■ **EXERCISE**:
From the entries below, transcribe exactly the lines between the line holding "unique case (state)" and the line holding "What happened: Global-route", inclusive; skip all other lines.

■ **DATASET RECORDS**:

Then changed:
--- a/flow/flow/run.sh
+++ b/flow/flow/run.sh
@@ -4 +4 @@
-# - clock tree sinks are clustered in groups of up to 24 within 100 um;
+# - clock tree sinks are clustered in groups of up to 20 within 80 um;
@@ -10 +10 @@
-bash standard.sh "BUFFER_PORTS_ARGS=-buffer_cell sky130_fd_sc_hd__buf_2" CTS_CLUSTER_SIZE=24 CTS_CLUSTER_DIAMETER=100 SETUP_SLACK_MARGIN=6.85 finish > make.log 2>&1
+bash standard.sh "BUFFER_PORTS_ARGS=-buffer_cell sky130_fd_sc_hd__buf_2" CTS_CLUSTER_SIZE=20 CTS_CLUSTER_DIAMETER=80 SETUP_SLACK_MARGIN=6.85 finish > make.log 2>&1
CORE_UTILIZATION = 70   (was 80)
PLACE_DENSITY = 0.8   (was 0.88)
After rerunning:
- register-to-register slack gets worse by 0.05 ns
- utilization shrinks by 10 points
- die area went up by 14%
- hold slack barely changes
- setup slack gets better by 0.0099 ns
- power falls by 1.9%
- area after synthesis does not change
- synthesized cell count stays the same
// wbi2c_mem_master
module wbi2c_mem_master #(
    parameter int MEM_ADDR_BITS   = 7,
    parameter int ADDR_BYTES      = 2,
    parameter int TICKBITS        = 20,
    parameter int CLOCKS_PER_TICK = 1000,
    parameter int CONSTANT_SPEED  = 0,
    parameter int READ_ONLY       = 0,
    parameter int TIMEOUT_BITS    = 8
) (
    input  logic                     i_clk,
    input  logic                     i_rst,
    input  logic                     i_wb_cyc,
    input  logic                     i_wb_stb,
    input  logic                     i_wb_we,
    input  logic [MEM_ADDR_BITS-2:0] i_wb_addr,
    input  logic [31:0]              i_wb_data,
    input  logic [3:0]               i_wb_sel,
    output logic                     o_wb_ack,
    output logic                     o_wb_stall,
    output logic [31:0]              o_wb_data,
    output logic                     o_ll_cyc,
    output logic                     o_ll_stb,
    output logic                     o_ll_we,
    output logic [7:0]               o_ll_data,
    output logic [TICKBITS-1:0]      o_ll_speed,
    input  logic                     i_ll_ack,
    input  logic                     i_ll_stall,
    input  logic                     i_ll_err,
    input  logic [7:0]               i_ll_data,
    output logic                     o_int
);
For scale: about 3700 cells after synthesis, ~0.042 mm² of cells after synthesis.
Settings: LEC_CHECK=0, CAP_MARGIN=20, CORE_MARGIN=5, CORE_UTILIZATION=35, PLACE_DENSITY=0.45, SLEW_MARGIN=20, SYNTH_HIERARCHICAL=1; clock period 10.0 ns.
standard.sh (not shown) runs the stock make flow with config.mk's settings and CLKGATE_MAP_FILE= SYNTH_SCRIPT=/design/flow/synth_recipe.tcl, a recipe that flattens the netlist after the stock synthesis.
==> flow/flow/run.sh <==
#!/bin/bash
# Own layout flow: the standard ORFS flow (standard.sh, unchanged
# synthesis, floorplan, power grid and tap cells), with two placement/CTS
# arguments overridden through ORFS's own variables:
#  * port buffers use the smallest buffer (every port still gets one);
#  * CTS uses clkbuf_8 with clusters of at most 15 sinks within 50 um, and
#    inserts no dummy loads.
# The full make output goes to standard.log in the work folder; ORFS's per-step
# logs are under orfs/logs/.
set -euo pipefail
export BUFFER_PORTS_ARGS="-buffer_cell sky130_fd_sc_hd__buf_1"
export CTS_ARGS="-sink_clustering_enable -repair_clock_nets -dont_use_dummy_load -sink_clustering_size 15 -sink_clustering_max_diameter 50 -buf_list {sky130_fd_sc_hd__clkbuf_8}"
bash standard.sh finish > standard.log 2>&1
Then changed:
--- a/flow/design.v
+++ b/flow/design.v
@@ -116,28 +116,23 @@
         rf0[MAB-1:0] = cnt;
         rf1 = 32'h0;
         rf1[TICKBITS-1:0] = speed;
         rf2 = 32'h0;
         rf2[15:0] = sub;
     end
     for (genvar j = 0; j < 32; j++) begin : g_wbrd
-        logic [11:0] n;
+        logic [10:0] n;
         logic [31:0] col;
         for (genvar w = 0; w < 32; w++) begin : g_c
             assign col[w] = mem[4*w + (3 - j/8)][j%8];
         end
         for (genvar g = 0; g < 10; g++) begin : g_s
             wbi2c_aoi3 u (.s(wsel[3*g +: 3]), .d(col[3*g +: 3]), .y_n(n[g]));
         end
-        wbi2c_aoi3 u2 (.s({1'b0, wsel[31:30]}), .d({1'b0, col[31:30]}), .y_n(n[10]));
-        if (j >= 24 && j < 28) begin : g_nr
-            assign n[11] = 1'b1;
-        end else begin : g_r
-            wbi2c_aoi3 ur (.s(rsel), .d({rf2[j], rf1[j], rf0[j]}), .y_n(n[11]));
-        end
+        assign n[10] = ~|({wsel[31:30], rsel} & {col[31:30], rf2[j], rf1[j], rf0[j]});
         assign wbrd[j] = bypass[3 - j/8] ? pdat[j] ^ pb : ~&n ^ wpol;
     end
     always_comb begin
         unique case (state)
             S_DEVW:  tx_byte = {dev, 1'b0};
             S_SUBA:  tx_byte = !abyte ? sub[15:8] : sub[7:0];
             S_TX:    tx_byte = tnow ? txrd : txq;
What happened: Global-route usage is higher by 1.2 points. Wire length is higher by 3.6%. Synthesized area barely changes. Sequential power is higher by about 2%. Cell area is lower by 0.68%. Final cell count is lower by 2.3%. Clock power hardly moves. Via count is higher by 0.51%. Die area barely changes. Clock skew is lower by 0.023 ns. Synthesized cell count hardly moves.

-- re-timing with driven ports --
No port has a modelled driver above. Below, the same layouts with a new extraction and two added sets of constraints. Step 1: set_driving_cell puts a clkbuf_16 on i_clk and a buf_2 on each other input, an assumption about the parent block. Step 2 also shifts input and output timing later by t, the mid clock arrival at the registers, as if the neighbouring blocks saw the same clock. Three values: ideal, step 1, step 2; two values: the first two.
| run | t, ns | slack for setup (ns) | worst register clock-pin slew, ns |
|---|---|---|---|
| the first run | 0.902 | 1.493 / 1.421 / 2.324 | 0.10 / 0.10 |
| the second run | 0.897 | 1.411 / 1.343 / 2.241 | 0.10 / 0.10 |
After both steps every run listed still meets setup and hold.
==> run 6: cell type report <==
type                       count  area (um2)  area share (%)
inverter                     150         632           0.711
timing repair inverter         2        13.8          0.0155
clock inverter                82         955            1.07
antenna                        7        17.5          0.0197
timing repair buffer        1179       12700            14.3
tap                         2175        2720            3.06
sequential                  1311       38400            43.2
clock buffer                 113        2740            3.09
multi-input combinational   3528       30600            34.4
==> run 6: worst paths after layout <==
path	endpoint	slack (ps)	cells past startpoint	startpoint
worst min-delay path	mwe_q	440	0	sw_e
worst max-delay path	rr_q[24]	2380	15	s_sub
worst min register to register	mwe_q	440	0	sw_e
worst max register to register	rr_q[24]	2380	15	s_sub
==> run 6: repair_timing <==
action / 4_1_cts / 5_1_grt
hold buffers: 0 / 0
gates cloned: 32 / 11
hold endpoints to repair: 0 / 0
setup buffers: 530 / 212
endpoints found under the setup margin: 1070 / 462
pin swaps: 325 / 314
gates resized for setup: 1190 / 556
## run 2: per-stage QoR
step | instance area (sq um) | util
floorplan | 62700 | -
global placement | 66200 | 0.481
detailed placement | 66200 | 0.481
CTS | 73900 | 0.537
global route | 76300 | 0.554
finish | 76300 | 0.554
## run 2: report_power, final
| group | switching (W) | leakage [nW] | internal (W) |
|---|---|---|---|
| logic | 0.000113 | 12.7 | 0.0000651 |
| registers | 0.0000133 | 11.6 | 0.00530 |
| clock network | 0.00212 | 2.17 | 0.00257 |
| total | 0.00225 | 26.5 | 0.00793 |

■ **RESPONSE TO THIS EXERCISE**:
         unique case (state)
             S_DEVW:  tx_byte = {dev, 1'b0};
             S_SUBA:  tx_byte = !abyte ? sub[15:8] : sub[7:0];
             S_TX:    tx_byte = tnow ? txrd : txq;
What happened: Global-route usage is higher by 1.2 points. Wire length is higher by 3.6%. Synthesized area barely changes. Sequential power is higher by about 2%. Cell area is lower by 0.68%. Final cell count is lower by 2.3%. Clock power hardly moves. Via count is higher by 0.51%. Die area barely changes. Clock skew is lower by 0.023 ns. Synthesized cell count hardly moves.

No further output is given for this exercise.